HE had passed the summer waiting for a place. That night, in the orchard at Kazakovo, it became clear to him that his dreams of orchards were foolish. On his return to the town, after carefully thinking over his situation he began to hunt for a position as a shop or counting-house clerk; then he began to reconcile himself to anything that offered, provided only that it furnished him a morsel of bread. But his searches, efforts, and entreaties were vain. Despair seized upon him. How was it he had failed to see that he had nothing to hope for? In the town he had long borne the reputation of being a very eccentric person. Drunkenness and lack of employment had converted him into a laughing-stock. In the beginning his manner of life had amazed the town; later on, it had come to seem suspicious. And, of a truth, who had ever heard of such a thing as a petty burgher at his age living in a lodging-house, being unmarried and poor as an organ-grinder? All his property consisted of a chest and a ponderous old umbrella! Kuzma began to look at himself in the mirror: really, now, what sort of man was the one he beheld before him? He slept in the “common room,” among strangers, chance people who came and went; in the morning he crawled in the heat about the bazaar and to the eating-houses, where he picked up rumours concerning jobs; after dinner, he took a nap, then seated himself at the window and read Kostomaroff’s History, gazed at the dusty, glaring white street and at the sky, pale blue with sultriness. For whom and for what was he living in the world—that petty burgher, broad of bone though lean, and already grey-haired from hunger and austere thinking; who called himself an anarchist and was not able to explain intelligently what an anarchist is? He sat and read; he sighed and paced to and fro in the room; he squatted down on his heels and unlocked his small chest; he arranged in more orderly fashion his tattered little books and manuscripts, two or three faded shirts, an old long-skirted great-coat, a waistcoat, the much worn certificates of his birth and his baptism. And he dropped his hands forlornly. What meaning was there to all this? Such poverty, such loneliness! And he shuddered at the thought of what lay ahead of him. Tikhon was childless, and rich—but Tikhon wouldn’t give so much as a copper coin to bury him....
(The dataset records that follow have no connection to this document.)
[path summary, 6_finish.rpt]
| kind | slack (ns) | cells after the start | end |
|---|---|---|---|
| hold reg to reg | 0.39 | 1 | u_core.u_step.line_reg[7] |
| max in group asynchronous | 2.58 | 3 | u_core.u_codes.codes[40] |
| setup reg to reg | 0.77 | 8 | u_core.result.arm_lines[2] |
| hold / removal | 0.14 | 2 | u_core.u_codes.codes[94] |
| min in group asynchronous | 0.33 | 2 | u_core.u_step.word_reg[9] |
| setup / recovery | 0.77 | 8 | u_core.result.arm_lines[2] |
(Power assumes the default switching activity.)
### config.mk
export PLATFORM = sky130hd
export DESIGN_NAME = base64_stream_encoder
export DESIGN_NICKNAME = d
export VERILOG_FILES = /design/src/hw/rtl/b64se_pkg.sv /design/src/hw/rtl/b64se_front.sv /design/src/hw/rtl/b64se_queue.sv /design/src/hw/rtl/b64se_back.sv /design/src/hw/rtl/base64_stream_encoder.sv
export SDC_FILE = /design/constraint.sdc
export NUM_CORES = 1
export LEC_CHECK = 0
export BUFFER_PORTS_ARGS = -buffer_cell sky130_fd_sc_hd__buf_2
export CORE_UTILIZATION = 60
export CTS_CLUSTER_DIAMETER = 150
export DETAILED_ROUTE_END_ITERATION = 10
export HOLD_SLACK_MARGIN = 0.05
export PLACE_DENSITY = 0.78
export SLEW_MARGIN = 20
export SYNTH_ARGS = -nofsm -noshare
export SYNTH_HDL_FRONTEND = slang
export SYNTH_SLANG_ARGS = --single-unit
### constraint.sdc
create_clock -name i_clk -period 3.55 [get_ports i_clk]
set_input_delay 0.71 -clock i_clk [delete_from_list [all_inputs] [get_ports i_clk]]
set_output_delay 0.71 -clock i_clk [all_outputs]
set_load 0.02 [all_outputs]
$ cat src/cpvt_ctrl.sv
// Sequencer for the version table: scan, decide, shift, write, respond.
// Drives the datapath through cpvt_pkg::t_cmd and reads cpvt_pkg::t_status.
// Depends on cpvt_pkg.
module cpvt_ctrl (
    input  logic             i_clk,
    input  logic             i_rst_n,
    input  logic             i_in_valid,
    output logic             o_in_stall,
    input  cpvt_pkg::t_status i_status,
    output cpvt_pkg::t_cmd   o_cmd
);
    import cpvt_pkg::*;

    t_state r_state;
    t_state n_state;

    always_ff @(posedge i_clk) begin
        if (!i_rst_n) begin
            r_state <= ST_IDLE;
        end else begin
            r_state <= n_state;
        end
    end

    always_comb begin
        n_state    = r_state;
        o_cmd      = '0;
        o_cmd.idx_op = IDX_HOLD;
        o_cmd.res  = RES_NONE;
        o_in_stall = (r_state != ST_IDLE);
        unique case (r_state)
            ST_IDLE: begin
                if (i_in_valid) begin
                    o_cmd.ld_item = 1'b1;
                    o_cmd.idx_op  = IDX_ZERO;
                    n_state = i_status.count_zero ? ST_DECIDE : ST_SCAN;
                end
            end
            ST_SCAN: begin
                if (i_status.scan_hit) begin
                    o_cmd.take_floor = 1'b1;
                    if (i_status.scan_last) begin
                        n_state = ST_DECIDE;
                    end else begin
                        o_cmd.idx_op = IDX_INC;
                    end
                end else begin
                    n_state = ST_DECIDE;
                end
            end
            ST_DECIDE: begin
                n_state = ST_RESP;
                priority if (i_status.is_lookup) begin
                    o_cmd.res_set = 1'b1;
                    o_cmd.res     = RES_LOOKUP;
                end else if (!i_status.span_zero && i_status.floor_ver_eq) begin
                    o_cmd.wr_over = 1'b1;
                    o_cmd.res_set = 1'b1;
                    o_cmd.res     = RES_CHANGED;
                end else if (!i_status.span_zero && i_status.floor_tuple_eq) begin
                    o_cmd.res_set = 1'b1;
                    o_cmd.res     = RES_NONE;
                end else if (i_status.full) begin
                    o_cmd.res_set = 1'b1;
                    o_cmd.res     = RES_FULL;
                end else if (i_status.span_at_count) begin
                    n_state = ST_WRITE;
                end else begin
                    o_cmd.idx_op = IDX_LAST;
                    n_state = ST_SHIFT;
                end
            end
            ST_SHIFT: begin
                o_cmd.wr_shift = 1'b1;
                if (i_status.shift_done) begin
                    n_state = ST_WRITE;
                end else begin
                    o_cmd.idx_op = IDX_DEC;
                end
            end
            ST_WRITE: begin
                o_cmd.wr_ins  = 1'b1;
                o_cmd.cnt_inc = 1'b1;
                o_cmd.res_set = 1'b1;
                o_cmd.res     = RES_CHANGED;
                n_state = ST_RESP;
            end
            ST_RESP: begin
                if (!i_status.out_busy) begin
                    o_cmd.out_load = 1'b1;
                    n_state = ST_IDLE;
                end
            end
            default: begin
                n_state = ST_IDLE;
            end
        endcase
    end

endmodule

$ cat config.mk
export PLATFORM = sky130hd
export DESIGN_NAME = cpvt_ctrl
export DESIGN_NICKNAME = d
export VERILOG_FILES = /design/src/cpvt_pkg.sv /design/src/cpvt_ctrl.sv
export SDC_FILE = /design/constraint.sdc
export NUM_CORES = 1
export LEC_CHECK = 0
export BUFFER_PORTS_ARGS = -buffer_cell sky130_fd_sc_hd__buf_2
export CAP_MARGIN = 20
export CORE_AREA = 5 5 42 44
export CTS_BUF_LIST = sky130_fd_sc_hd__clkbuf_16
export DETAILED_ROUTE_END_ITERATION = 12
export DIE_AREA = 0 0 47 49
export HOLD_SLACK_MARGIN = 0.1
export PLACE_DENSITY = 0.62
export SETUP_SLACK_MARGIN = 0.02
export SYNTH_ARGS = -nofsm -noshare
export SYNTH_HDL_FRONTEND = slang
export SYNTH_SLANG_ARGS = --single-unit
$ cat constraint.sdc
create_clock -name i_clk -period 2.42 [get_ports i_clk]
set_input_delay 0.484 -clock i_clk [delete_from_list [all_inputs] [get_ports i_clk]]
set_output_delay 0.484 -clock i_clk [all_outputs]
set_load 0.02 [all_outputs]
The summer stretched out in endless length. The Duma was dissolved, but that did not break the monotony of the long, hot days. A vast revolt in the country districts was expected, but no one so much as lifted an eyebrow so long as absolutely nothing of any magnitude took place. Fresh and savage attacks on the Jews were contrived; day after day executions and shootings took place; but the town ceased to take the slightest interest in them. In the country, at the manor-houses, terror reigned—especially after that famous day when the peasants rose in rebellion at the “order” of some one or other. But what cared the town for the country districts? Kazakoff sent an extra company of kazaks. The local newspaper was closed down three times, and at last they made an end of the whole business by prohibiting the sale of the newspapers from the capitals. Once more poster advertisements began to bear the inscription: “By permission of the Authorities, temporarily in this Town,” and the posters themselves again became abominable. Little Russians arrived, attracted by the presentation of “the famous historical drama ‘Taras Bulba, the murderer of his own son,’” and by the announcement that “the entire company will take part” in the national dance, the Hopak, “in sumptuous costumes,” and that there would be “free presents”—a milch cow and a tea set “worth seventy-five rubles.” Swift runners and fortune-tellers reappeared, as well as certain knaves who exhibited human monstrosities—twins, a bearded lady, a young girl who weighed five hundred and seventy-six pounds, “the marvel of the XX century—a live freak captured in the Red Sea,” which lay dead in a zinc bathtub behind a cotton print curtain.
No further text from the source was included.